§ **The problem**
Look through the records below and collect all lines that hold the string "placement".

§ **Data shown**
——
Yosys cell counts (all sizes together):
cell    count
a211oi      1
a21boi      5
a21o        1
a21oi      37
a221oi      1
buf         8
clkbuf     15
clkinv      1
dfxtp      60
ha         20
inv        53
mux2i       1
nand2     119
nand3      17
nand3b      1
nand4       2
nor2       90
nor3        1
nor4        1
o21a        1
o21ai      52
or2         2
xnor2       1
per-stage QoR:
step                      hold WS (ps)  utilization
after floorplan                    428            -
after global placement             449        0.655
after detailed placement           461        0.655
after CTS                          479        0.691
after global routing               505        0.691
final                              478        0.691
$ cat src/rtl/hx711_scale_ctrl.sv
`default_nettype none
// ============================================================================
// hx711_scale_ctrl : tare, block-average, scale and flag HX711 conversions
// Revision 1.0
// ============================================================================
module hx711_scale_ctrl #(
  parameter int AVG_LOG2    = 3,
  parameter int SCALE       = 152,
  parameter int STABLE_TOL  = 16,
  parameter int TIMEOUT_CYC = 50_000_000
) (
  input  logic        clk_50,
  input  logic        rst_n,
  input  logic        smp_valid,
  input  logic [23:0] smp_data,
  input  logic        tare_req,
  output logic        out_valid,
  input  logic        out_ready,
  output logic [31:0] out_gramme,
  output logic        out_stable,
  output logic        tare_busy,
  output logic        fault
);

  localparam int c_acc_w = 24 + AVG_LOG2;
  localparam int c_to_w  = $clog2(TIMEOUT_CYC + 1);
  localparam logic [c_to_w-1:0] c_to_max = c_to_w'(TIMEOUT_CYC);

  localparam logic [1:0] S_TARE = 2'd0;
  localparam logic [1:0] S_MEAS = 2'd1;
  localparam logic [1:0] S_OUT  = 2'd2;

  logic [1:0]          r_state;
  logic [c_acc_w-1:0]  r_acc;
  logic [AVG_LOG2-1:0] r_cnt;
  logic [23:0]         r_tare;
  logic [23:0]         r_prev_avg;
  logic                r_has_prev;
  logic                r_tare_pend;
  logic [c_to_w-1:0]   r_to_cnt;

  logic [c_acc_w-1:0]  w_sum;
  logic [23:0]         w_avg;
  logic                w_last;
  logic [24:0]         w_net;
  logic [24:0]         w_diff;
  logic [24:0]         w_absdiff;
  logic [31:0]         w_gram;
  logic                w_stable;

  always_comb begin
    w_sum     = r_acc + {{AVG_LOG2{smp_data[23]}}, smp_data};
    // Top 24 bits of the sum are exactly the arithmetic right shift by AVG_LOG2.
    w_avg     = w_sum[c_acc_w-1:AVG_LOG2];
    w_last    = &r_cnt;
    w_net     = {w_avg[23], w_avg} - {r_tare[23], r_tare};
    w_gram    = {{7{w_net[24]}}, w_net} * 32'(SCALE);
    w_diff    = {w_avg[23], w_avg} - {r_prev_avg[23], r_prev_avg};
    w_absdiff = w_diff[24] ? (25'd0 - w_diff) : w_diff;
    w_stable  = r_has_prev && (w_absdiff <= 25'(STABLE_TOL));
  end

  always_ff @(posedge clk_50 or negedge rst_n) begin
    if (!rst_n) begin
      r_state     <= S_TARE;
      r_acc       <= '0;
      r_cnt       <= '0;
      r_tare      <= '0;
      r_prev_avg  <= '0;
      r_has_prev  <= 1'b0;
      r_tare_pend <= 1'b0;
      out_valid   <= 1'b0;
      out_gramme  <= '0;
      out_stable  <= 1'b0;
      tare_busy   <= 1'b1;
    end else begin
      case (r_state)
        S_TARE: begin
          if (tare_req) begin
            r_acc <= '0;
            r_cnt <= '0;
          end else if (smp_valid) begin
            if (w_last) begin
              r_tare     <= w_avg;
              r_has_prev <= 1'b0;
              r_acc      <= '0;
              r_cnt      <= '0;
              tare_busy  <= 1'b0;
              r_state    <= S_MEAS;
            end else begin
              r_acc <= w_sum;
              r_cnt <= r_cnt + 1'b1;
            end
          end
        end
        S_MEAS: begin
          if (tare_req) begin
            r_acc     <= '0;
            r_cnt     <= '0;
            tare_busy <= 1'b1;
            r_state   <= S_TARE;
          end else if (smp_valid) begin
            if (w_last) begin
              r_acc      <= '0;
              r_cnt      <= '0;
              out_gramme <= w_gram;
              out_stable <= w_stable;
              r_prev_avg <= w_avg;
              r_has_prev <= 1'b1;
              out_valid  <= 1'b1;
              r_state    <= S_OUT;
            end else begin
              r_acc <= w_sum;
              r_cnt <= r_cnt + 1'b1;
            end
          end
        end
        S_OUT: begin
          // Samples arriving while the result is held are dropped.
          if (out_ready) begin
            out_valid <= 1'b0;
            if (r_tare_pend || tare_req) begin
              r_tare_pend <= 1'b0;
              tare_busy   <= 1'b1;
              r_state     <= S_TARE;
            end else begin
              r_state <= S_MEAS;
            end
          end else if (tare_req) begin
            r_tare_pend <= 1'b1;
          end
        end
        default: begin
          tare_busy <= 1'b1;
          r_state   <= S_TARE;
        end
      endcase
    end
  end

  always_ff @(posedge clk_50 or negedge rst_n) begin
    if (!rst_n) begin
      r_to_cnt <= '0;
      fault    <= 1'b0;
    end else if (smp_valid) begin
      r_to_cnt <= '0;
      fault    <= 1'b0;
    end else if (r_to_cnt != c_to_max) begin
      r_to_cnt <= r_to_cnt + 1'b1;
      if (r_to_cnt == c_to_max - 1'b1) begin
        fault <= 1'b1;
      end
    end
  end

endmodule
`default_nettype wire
——
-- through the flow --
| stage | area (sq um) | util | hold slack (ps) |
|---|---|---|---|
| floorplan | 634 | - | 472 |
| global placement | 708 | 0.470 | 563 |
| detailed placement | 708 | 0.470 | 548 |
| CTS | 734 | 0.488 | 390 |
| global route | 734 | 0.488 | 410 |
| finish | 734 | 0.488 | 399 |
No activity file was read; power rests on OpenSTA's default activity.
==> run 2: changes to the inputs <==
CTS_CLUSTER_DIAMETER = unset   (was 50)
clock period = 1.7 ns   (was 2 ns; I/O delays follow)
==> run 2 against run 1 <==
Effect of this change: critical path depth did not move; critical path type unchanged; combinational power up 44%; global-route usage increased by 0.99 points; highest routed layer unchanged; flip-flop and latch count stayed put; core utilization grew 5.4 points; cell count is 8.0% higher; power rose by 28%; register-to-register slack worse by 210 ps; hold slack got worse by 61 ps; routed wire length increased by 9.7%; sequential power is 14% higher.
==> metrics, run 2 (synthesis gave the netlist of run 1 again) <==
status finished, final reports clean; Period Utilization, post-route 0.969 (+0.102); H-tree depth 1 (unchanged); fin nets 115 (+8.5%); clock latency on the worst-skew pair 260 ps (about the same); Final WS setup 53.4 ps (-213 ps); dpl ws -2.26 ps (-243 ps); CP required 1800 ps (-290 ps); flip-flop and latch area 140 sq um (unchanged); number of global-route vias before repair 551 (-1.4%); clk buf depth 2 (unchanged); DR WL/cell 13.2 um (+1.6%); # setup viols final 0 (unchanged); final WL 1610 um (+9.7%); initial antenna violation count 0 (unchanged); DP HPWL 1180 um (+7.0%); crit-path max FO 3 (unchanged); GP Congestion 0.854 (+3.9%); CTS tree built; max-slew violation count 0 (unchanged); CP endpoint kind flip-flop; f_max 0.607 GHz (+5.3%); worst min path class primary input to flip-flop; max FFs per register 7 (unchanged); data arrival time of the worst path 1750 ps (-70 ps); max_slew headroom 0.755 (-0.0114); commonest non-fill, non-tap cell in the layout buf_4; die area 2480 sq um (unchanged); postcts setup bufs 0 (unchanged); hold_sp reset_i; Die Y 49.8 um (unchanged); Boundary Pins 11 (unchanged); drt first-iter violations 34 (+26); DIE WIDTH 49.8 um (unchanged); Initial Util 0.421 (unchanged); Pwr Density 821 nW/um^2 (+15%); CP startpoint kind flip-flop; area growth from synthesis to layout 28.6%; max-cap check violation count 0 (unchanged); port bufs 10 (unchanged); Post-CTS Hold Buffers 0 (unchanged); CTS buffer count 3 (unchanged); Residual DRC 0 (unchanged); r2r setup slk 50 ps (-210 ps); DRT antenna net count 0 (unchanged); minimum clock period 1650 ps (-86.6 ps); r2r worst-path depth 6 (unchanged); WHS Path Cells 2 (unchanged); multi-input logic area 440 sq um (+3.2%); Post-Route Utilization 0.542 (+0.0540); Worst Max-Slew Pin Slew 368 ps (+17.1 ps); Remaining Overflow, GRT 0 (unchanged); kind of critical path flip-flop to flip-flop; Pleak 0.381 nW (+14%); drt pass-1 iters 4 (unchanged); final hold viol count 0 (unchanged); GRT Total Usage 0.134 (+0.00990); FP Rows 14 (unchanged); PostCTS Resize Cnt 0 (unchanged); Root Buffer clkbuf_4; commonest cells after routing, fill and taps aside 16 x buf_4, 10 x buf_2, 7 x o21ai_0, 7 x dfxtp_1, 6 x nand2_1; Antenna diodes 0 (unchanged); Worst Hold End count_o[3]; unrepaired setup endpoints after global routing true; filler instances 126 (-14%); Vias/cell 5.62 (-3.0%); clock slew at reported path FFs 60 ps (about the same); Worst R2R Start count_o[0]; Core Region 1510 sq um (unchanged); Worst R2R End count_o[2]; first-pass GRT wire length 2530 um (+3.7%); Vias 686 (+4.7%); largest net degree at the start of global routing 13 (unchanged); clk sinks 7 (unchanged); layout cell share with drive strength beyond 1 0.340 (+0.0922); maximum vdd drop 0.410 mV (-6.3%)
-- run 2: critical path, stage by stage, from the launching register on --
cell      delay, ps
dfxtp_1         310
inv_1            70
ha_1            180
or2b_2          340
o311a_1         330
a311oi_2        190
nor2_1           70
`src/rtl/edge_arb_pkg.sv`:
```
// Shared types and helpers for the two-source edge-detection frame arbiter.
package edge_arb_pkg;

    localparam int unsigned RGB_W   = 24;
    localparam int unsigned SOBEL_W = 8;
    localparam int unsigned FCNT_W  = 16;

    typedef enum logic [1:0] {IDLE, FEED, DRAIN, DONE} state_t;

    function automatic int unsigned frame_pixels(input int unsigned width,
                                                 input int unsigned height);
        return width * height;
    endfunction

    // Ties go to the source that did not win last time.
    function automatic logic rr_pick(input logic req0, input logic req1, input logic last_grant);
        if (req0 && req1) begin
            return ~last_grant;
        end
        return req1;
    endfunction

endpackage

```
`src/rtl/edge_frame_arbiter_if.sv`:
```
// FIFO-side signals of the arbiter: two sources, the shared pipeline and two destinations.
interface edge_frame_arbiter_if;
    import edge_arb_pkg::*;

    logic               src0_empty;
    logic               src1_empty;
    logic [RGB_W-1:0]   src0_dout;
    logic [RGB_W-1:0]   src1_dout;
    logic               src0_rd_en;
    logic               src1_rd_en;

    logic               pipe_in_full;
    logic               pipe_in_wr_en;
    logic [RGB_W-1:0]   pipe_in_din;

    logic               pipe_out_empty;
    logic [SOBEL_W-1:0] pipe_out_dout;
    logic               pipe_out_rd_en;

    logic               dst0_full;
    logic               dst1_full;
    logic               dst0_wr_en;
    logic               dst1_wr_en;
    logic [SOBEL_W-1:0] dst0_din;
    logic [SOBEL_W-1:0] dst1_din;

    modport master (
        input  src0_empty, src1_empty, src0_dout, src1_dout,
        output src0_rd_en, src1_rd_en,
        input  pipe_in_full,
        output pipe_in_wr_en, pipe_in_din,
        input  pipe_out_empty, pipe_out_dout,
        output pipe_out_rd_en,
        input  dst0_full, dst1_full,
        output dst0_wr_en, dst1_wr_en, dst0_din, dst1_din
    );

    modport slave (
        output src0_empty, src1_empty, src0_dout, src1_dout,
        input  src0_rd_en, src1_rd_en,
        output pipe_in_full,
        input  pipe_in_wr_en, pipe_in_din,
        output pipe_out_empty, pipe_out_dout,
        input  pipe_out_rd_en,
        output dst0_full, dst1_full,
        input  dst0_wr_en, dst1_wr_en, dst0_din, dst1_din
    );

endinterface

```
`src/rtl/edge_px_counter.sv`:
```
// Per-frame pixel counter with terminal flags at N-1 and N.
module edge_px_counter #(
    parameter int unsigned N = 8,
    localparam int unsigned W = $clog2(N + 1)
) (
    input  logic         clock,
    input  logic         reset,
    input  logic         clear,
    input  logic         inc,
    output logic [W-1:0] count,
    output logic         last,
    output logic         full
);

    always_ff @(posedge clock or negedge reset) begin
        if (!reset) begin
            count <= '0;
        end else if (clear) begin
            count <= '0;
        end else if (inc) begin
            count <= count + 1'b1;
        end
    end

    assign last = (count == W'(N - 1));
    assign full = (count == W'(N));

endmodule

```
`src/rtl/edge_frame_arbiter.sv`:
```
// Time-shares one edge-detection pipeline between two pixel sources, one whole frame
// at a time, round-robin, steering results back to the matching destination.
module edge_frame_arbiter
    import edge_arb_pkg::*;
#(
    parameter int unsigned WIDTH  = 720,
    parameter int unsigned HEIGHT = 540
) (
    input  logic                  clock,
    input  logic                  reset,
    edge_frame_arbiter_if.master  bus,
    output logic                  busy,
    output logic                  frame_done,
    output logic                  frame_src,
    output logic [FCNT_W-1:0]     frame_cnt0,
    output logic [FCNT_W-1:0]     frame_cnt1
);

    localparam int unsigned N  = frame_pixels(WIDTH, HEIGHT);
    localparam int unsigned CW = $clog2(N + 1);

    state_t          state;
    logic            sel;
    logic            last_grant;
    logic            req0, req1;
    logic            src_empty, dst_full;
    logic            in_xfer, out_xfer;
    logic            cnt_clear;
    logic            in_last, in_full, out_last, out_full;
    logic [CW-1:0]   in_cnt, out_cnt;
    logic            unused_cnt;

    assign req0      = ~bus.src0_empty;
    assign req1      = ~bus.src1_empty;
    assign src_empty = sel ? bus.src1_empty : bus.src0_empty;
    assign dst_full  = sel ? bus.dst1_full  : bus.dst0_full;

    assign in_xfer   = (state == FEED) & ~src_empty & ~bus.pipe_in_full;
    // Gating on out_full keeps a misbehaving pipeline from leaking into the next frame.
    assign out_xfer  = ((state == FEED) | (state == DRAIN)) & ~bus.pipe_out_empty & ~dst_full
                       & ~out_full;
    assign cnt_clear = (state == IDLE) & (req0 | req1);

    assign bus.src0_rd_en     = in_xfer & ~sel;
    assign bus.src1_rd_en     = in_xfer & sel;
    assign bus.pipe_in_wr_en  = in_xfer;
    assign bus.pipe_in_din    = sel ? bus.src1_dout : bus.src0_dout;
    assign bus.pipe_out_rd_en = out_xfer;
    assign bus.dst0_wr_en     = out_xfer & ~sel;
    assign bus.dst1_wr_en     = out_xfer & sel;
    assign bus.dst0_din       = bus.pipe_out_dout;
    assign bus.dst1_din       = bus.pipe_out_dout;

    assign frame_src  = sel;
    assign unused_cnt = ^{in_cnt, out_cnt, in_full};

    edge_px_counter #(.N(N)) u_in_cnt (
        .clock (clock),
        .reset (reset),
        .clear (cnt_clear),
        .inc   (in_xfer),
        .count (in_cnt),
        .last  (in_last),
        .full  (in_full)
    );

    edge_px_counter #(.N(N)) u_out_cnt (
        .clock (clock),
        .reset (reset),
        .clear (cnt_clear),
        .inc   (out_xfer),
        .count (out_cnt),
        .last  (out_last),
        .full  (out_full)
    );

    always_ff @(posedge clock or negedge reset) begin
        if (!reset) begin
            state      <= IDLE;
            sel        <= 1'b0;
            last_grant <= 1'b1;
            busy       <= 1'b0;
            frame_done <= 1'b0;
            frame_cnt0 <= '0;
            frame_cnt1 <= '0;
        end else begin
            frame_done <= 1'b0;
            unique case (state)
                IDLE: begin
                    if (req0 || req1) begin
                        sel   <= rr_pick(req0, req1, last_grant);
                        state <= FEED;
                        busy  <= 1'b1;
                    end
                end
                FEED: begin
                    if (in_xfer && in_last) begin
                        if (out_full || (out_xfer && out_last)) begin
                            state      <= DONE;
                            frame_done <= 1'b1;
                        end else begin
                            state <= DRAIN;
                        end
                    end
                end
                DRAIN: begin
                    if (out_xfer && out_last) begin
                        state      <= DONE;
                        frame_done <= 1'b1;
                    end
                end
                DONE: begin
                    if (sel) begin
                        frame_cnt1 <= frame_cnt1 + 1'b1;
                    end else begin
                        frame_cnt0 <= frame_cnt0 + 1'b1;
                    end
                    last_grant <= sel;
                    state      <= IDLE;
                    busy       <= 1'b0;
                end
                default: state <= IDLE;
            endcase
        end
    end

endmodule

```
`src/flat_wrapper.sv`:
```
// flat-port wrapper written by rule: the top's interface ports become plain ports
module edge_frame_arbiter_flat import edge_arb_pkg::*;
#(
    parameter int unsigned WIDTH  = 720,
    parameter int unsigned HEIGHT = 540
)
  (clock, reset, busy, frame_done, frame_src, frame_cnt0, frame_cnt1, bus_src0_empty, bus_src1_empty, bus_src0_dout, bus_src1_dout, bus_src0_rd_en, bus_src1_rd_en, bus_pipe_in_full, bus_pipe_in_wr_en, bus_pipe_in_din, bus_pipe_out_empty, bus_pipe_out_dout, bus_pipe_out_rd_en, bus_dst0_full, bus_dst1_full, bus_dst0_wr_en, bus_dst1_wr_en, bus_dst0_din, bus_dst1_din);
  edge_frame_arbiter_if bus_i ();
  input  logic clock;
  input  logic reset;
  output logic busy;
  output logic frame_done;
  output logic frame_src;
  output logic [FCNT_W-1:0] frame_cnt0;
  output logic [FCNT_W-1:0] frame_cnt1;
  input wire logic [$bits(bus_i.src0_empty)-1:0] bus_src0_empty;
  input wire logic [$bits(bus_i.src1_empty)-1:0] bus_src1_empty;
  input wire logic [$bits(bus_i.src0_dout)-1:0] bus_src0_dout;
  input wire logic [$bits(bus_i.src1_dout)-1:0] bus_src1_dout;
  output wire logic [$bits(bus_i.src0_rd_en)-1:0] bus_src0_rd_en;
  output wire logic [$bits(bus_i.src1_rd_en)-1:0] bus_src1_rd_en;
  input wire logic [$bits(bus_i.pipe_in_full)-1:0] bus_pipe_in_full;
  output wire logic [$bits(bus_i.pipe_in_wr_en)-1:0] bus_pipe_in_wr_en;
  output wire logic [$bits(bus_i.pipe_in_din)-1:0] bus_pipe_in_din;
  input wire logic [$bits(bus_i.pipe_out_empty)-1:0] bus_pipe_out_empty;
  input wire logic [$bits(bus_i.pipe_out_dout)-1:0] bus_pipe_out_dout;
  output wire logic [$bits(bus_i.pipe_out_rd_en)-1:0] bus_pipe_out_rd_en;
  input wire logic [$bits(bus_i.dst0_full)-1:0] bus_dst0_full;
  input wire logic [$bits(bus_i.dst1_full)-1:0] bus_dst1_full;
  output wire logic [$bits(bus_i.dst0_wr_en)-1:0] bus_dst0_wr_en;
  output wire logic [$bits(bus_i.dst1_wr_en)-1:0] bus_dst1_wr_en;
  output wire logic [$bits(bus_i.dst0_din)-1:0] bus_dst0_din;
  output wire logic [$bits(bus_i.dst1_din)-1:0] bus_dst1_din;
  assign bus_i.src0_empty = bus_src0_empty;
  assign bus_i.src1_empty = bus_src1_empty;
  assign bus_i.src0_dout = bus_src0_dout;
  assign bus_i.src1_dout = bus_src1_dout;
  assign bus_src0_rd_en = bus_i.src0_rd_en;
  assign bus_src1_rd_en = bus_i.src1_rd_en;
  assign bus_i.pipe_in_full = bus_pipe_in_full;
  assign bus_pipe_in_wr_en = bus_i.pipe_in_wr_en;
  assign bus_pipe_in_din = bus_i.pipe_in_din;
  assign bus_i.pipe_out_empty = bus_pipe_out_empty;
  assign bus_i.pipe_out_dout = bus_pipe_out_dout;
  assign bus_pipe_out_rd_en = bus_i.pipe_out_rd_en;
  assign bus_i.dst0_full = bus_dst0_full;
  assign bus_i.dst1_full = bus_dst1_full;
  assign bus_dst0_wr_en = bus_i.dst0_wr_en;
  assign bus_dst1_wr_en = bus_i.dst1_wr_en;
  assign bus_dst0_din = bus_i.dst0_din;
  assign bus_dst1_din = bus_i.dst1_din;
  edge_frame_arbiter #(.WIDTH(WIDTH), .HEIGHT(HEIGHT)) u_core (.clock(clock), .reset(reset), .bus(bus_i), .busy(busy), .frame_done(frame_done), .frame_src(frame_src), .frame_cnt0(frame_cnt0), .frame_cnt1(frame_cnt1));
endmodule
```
——
§ **Output of the task**
after global placement             449        0.655
after detailed placement           461        0.655
| global placement | 708 | 0.470 | 563 |
| detailed placement | 708 | 0.470 | 548 |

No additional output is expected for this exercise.